Tim-3 cell signaling and iNOS are involved in the protective effects of ischemic postconditioning against focal ischemia in rats.

The protective effect of ischemic postconditioning (IPostC) against stroke has been well-established, and the underlying mechanisms are known to involve inhibited-inflammation and free radical production. Nevertheless, how IPostC affects protein expression of iNOS, nitrotyrosine, and COX-2 has not been characterized. In addition, the role of the galectin-9/Tim-3 cell signaling pathway--a novel inflammatory pathway--in IPostC has not been studied. We examined whether iNOS, nitrotyrosine, and COX-2, as well as galectin-9/Tim-3 are involved in the protective effects of IpostC in a rat focal ischemia model.

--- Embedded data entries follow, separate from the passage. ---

Background: an optimization exercise with open tools, aiming at small area and a short achievable clock period. Do not read the settings as production practice.
In this exercise RTL edits were held to simulation tests only and were not proved equivalent to the original.
Power figures rest on the tool's default switching activity, not on a simulated workload.

Setup of build 3:
// pcie_axi_m
module pcie_axi_m #(
    PORTS                   =        2,
    DOUBLE_WORD             =        32,
    HEADER_SIZE             =        4*DOUBLE_WORD,
    TLP_DATA_WIDTH          =        8*DOUBLE_WORD,
    TLP_STRB_WIDTH          =        TLP_DATA_WIDTH/8,
    AXI_DATA_WIDTH          =        TLP_DATA_WIDTH,
    AXI_ADDR_WIDTH          =        64,
    AXI_STRB_WIDTH          =        AXI_DATA_WIDTH/8,
    AXI_ID_WIDTH            =        8,
    AXI_MAX_BURST_LEN       =        256
) (
    input                                                   clk,
    input                                                   rst_n,
    input                   [TLP_DATA_WIDTH-1:0]            req_tlp_data,
    input                   [HEADER_SIZE-1:0]               req_tlp_hdr,
    input                   [TLP_STRB_WIDTH-1:0]            req_tlp_strb,
    input                                                   req_tlp_sop,
    input                                                   req_tlp_eop,
    input                                                   req_tlp_valid,
    output                                                  req_tlp_ready,
    output                  [TLP_DATA_WIDTH-1:0]            cpl_tlp_data,
    output                  [HEADER_SIZE-1:0]               cpl_tlp_hdr,
    output                  [TLP_STRB_WIDTH-1:0]            cpl_tlp_strb,
    output                                                  cpl_tlp_sop,
    output                                                  cpl_tlp_eop,
    output                                                  cpl_tlp_valid,
    input                                                   cpl_tlp_ready,
    output                  [AXI_ID_WIDTH-1:0]              axi_awid,
    output                  [AXI_ADDR_WIDTH-1:0]            axi_awaddr,
    output                  [7:0]                           axi_awlen,
    output                  [2:0]                           axi_awsize,
    output                  [1:0]                           axi_awburst,
  ...
Size in the first run: ~230000 µm² of cells after synthesis.
make LEC_CHECK=0 CAP_MARGIN=20 CORE_MARGIN=2 CORE_UTILIZATION=62 PLACE_DENSITY=0.72 SETUP_SLACK_MARGIN=3.0 SLEW_MARGIN=20 SYNTH_MEMORY_MAX_BITS=8192 finish   # period 7.0 ns
run.sh (not shown) runs the stock make flow with config.mk's settings and CLKGATE_MAP_FILE= SYNTH_SCRIPT=/design/flow/synth_recipe.tcl, a recipe that flattens the netlist after the stock synthesis.
Build 3: all stages complete, timing, DRC and antenna checks passed
diff inputs: build 3 => trial 80
Settings: CTS_BUF_LIST: unset -> sky130_fd_sc_hd__clkbuf_8; CORE_UTILIZATION: 62 -> 50; PLACE_DENSITY: 0.72 -> 0.65.
==> flow/flow/run.sh (new file) <==
#!/bin/bash
# Standard layout (the standard.sh, unchanged synthesis and steps), with a smaller buffer
# cell on the input and output ports instead of the default delay buffer.
set -euo pipefail
cd "$(dirname "$0")/.."
export BUFFER_PORTS_ARGS="-buffer_cell sky130_fd_sc_hd__buf_2"
bash standard.sh finish > make_finish.log 2>&1
==> flow/standard.sh (new file) <==
#!/bin/bash
# synth_recipe.tcl (not shown) runs the flow's synth.tcl, then flattens the netlist and writes it again
# the make line also repeats each setting of config.mk as NAME=value (left out here)
make -C /OpenROAD-flow-scripts/flow DESIGN_CONFIG=/design/flow/config.mk WORK_HOME=/design/flow/orfs CLKGATE_MAP_FILE= SYNTH_SCRIPT=/design/flow/synth_recipe.tcl "${@:-finish}"
removed: flow/run.sh
Results
Build 3 reached the final stage; the timing, design-rule and antenna checks on its layout passed.
Trial 80 reached the final stage; the timing, design-rule and antenna checks on its layout passed.
When trial 80 is measured against build 3, its final cycle utilization of the critical path turns out 1.0 points lower.
Compared with build 3, trial 80 shows hold buffer count at cts higher by 33.
Summary of trial 80 over build 3: first-pass detailed-route iteration total went down 4, via count held, logic gate share of total power held, utilization after layout went down 15 points, wire length of the first global-routing pass went up 4.0%.
Compared with build 3, peak ir drop on the vdd network in trial 80 decreased by more than 10%.
Final routed wirelength across all metal layers: trial 80 > build 3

Western blot and confocal immunofluoresent staining results indicate that IPostC significantly inhibited Tim-3 expression, and that galectin-9 expression was also inhibited. In addition, IPostC attenuated production of iNOS and nitrotyrosine, but not COX-2, suggesting that IPostC has distinct effects on these inflammatory factors. Furthermore, the inflammation inhibitor minocycline blocked Tim-3 and iNOS expression induced by stroke. Taken together, we show that the galectin-9/Tim-3 cell signaling pathway is involved in inflammation induced by stroke, and IPostC may reduce infarction by attenuating this novel pathway as well as the inflammatory factors iNOS and nitrotyrosine, but not COX-2.